=== Data provided ===
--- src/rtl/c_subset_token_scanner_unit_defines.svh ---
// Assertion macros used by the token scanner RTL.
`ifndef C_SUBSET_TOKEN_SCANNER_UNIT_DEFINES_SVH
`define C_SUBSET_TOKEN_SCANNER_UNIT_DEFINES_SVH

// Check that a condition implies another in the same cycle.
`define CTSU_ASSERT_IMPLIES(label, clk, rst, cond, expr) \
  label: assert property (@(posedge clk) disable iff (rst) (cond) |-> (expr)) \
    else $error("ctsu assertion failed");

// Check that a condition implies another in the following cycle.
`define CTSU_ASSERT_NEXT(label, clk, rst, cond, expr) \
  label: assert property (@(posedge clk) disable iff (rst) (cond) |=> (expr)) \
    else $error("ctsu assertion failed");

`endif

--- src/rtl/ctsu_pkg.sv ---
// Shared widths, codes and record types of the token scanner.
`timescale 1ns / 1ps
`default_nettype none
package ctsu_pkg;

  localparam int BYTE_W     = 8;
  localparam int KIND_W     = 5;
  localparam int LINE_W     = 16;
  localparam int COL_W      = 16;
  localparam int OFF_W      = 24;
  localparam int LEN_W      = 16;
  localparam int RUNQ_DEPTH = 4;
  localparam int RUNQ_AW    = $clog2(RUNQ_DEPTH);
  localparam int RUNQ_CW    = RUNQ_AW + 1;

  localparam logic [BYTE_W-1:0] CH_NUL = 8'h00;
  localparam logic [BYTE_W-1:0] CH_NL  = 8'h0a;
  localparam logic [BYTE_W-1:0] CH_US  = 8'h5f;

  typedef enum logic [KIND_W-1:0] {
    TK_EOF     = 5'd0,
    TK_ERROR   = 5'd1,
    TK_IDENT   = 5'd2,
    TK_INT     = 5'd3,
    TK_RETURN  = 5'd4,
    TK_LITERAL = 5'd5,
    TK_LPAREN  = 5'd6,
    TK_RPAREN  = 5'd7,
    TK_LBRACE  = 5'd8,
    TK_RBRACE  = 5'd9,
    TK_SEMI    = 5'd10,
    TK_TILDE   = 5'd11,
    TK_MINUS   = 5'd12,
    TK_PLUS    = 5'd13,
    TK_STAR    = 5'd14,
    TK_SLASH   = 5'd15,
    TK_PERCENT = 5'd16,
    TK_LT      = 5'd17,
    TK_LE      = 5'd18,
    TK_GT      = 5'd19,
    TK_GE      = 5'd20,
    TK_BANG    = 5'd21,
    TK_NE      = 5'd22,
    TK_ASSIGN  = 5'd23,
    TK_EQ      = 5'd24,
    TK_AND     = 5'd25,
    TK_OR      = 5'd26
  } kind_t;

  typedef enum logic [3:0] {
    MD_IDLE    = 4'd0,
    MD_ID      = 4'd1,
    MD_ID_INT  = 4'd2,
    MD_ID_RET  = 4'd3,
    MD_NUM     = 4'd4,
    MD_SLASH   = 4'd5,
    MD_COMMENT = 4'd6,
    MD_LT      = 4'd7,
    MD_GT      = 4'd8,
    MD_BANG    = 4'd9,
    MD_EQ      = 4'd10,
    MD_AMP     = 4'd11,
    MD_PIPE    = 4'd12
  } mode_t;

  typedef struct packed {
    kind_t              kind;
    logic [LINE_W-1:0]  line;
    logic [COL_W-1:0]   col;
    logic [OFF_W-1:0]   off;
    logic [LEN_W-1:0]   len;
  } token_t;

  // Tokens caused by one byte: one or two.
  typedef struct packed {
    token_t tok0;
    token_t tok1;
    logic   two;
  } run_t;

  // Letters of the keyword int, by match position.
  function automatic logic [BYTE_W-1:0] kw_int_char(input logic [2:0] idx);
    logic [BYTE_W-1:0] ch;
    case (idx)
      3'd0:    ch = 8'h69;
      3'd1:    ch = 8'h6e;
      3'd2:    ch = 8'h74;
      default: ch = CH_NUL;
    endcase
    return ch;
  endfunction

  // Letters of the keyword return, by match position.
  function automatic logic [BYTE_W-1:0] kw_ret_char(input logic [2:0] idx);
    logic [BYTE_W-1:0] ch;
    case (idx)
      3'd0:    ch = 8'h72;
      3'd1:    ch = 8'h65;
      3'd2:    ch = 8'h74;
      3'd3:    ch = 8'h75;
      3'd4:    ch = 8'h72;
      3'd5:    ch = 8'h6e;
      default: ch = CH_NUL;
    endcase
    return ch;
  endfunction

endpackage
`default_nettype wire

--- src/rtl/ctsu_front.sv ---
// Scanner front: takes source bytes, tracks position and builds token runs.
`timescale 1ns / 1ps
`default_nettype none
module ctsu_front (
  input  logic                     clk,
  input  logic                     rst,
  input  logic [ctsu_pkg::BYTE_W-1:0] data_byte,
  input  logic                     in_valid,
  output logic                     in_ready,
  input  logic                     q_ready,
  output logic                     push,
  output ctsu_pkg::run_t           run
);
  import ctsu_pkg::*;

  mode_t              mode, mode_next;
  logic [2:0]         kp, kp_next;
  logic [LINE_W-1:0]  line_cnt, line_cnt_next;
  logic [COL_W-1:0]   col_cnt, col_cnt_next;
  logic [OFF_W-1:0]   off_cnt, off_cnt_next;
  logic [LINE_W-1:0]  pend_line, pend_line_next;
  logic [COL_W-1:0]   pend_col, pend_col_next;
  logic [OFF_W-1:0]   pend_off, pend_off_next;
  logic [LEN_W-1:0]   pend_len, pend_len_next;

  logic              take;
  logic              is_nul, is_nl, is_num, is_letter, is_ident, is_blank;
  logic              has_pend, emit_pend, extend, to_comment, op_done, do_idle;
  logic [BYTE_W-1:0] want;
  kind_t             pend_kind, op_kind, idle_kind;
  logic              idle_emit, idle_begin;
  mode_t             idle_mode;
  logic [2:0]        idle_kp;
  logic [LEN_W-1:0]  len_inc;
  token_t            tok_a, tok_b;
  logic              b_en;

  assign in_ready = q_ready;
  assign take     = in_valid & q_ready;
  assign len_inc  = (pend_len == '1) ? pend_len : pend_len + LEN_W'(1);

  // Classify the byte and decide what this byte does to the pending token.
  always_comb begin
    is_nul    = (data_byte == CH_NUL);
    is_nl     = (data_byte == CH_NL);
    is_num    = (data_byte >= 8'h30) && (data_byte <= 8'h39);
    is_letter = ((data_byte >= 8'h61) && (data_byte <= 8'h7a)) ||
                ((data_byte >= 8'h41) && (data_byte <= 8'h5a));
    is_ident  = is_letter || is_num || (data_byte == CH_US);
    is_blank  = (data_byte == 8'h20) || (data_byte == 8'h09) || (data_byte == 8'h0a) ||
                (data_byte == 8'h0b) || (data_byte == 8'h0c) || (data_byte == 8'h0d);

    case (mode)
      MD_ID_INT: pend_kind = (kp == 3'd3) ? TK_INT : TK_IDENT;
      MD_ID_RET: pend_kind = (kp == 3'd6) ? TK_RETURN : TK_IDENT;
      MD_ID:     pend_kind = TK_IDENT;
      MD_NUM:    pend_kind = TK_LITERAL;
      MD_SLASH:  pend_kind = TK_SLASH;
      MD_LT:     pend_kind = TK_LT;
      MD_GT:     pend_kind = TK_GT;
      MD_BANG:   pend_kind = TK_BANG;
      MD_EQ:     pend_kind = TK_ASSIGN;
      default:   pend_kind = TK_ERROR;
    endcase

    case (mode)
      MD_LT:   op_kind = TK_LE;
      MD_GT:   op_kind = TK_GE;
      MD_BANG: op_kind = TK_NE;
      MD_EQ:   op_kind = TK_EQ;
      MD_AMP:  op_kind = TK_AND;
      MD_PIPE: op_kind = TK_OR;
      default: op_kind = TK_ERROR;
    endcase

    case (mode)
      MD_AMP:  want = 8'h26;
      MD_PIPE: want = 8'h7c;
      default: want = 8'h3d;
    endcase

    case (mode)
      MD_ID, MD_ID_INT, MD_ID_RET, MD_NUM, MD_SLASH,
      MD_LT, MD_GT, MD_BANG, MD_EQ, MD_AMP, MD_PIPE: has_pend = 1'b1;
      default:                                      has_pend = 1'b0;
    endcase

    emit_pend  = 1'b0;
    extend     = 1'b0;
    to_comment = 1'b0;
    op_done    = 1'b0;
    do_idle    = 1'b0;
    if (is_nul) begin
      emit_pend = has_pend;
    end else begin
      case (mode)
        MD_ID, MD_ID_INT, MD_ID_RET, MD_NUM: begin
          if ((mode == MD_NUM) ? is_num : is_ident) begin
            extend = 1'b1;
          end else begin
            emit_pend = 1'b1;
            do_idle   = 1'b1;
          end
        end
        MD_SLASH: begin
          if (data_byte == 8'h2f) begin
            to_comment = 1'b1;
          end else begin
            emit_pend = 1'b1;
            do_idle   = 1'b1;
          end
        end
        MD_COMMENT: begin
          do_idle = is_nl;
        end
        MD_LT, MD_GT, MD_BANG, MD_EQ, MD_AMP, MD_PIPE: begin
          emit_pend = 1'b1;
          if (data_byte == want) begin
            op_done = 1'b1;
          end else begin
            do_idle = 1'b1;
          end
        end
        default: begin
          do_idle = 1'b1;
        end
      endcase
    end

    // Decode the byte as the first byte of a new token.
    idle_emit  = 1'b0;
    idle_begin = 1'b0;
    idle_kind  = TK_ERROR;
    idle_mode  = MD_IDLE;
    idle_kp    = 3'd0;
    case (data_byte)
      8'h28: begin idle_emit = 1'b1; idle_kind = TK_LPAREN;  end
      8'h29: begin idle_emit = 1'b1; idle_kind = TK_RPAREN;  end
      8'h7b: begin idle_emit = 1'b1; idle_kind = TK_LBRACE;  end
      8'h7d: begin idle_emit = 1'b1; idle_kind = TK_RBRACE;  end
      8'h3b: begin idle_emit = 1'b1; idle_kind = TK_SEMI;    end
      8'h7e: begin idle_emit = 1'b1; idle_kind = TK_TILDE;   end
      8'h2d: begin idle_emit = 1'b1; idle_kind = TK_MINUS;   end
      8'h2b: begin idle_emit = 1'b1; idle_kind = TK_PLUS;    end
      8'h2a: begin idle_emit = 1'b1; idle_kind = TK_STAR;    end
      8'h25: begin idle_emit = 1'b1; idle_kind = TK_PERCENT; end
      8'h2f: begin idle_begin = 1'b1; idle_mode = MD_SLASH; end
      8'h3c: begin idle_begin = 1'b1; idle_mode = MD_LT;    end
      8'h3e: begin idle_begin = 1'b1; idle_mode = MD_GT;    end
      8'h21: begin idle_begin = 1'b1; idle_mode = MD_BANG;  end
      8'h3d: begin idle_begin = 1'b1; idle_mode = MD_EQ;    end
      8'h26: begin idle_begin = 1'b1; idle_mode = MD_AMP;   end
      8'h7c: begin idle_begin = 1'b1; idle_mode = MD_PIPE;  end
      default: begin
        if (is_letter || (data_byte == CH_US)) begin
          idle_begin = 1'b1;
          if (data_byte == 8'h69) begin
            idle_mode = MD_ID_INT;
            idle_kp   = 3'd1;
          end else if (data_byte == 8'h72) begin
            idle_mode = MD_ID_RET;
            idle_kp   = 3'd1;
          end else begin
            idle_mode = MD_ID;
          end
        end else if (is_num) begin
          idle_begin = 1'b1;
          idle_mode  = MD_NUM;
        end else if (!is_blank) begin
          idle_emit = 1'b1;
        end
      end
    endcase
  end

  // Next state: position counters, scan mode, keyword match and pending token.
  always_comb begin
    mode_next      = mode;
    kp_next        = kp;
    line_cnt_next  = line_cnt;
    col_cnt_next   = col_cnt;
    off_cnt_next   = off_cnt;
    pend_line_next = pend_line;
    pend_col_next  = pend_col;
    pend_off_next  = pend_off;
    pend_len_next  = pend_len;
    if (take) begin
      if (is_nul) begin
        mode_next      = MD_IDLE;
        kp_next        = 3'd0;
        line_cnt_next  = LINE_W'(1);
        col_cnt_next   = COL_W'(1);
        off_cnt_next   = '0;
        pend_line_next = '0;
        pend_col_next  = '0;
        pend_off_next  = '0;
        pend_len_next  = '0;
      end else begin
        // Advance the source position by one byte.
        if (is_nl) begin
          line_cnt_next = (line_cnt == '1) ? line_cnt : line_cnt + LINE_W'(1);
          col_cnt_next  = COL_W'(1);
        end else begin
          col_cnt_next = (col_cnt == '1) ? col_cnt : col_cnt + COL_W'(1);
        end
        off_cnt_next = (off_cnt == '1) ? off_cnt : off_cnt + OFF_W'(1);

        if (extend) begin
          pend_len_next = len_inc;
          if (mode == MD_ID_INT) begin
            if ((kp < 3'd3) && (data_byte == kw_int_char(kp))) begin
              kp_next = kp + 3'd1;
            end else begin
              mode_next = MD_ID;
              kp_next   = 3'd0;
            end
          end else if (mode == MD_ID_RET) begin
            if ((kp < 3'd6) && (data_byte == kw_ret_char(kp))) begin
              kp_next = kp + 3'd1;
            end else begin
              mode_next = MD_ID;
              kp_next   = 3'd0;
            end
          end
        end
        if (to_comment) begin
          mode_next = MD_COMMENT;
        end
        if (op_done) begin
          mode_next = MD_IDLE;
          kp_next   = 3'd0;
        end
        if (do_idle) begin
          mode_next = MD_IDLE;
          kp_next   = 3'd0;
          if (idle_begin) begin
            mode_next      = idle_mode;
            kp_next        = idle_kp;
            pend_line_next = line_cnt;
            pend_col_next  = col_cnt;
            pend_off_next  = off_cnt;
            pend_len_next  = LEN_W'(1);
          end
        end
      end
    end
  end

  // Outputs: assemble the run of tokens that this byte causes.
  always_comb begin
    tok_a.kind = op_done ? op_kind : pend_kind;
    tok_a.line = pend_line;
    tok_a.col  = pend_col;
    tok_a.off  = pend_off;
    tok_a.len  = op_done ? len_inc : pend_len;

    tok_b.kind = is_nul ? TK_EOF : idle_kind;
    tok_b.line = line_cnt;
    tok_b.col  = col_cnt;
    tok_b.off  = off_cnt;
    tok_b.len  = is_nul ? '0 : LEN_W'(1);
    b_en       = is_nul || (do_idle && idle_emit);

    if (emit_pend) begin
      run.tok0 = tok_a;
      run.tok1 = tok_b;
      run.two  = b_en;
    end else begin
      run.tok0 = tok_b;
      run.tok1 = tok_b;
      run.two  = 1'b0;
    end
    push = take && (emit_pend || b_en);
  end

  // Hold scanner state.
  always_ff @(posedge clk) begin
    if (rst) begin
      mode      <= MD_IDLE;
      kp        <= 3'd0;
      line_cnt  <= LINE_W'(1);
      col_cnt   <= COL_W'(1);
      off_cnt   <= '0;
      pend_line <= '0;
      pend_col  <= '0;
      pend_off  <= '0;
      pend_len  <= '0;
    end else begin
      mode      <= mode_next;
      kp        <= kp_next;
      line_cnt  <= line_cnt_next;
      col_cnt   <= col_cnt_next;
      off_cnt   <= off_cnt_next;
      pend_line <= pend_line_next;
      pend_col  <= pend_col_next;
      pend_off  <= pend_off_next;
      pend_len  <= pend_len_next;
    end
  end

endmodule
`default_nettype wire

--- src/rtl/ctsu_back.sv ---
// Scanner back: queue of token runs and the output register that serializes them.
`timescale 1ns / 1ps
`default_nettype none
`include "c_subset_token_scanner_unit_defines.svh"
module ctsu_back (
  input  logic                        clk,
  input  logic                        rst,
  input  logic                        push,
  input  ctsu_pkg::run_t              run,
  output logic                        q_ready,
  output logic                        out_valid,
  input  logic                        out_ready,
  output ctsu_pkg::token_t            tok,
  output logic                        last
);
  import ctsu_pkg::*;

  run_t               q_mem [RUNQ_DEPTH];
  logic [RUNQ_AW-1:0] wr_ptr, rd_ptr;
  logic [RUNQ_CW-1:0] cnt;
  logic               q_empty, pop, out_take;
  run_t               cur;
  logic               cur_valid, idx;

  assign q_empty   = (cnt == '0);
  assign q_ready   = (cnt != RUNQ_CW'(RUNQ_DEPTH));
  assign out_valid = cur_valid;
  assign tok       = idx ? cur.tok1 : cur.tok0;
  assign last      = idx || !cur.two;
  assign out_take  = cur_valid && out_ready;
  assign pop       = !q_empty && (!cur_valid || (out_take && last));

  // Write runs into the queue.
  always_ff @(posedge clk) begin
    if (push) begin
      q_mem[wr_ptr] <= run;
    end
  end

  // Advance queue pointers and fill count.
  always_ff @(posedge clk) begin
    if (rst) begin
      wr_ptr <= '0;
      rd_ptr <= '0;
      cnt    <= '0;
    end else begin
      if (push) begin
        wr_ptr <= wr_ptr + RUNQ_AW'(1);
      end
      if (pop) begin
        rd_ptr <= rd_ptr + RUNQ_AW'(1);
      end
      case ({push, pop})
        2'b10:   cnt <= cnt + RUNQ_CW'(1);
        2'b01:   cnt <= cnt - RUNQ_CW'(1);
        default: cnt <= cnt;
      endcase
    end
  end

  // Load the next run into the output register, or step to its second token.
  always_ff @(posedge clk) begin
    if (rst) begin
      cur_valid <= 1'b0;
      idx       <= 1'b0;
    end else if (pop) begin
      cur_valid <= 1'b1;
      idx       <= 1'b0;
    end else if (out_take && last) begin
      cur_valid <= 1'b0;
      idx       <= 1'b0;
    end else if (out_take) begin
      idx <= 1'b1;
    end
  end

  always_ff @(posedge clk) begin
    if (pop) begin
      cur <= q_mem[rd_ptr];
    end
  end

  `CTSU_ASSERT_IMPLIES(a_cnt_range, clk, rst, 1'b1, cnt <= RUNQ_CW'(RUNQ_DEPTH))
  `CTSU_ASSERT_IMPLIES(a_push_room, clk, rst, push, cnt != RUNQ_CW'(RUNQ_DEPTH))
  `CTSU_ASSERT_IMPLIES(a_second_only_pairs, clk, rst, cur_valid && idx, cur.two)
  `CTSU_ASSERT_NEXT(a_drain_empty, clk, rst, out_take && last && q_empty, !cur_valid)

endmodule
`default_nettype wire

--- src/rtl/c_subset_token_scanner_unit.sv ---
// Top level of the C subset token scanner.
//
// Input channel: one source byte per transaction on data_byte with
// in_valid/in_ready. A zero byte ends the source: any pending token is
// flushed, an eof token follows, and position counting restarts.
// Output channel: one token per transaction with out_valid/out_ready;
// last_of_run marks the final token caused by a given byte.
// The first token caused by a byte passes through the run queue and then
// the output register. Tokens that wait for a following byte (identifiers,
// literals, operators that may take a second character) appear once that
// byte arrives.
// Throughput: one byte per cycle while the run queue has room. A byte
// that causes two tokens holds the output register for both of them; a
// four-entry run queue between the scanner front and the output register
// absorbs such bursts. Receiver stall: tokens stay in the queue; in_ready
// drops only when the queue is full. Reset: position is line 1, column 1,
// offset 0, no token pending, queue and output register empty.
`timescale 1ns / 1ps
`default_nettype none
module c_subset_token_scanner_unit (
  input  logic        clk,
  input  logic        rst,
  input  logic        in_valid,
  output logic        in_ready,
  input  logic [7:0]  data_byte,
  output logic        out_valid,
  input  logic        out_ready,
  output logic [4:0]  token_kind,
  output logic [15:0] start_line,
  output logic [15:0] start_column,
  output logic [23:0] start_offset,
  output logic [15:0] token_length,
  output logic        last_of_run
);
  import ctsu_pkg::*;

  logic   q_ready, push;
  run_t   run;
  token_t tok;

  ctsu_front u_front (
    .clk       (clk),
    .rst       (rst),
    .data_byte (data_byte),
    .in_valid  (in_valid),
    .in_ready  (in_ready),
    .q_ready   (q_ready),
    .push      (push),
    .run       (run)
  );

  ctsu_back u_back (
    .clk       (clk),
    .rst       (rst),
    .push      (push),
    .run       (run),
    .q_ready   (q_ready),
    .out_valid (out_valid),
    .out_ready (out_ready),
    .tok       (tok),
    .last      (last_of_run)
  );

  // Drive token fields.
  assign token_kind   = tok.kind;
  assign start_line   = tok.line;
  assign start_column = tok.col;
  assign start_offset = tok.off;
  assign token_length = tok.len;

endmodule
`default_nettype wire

=== What you are asked to do ===
Take from the listing above each line containing "Advance".

=== Exercise output ===
        // Advance the source position by one byte.
  // Advance queue pointers and fill count.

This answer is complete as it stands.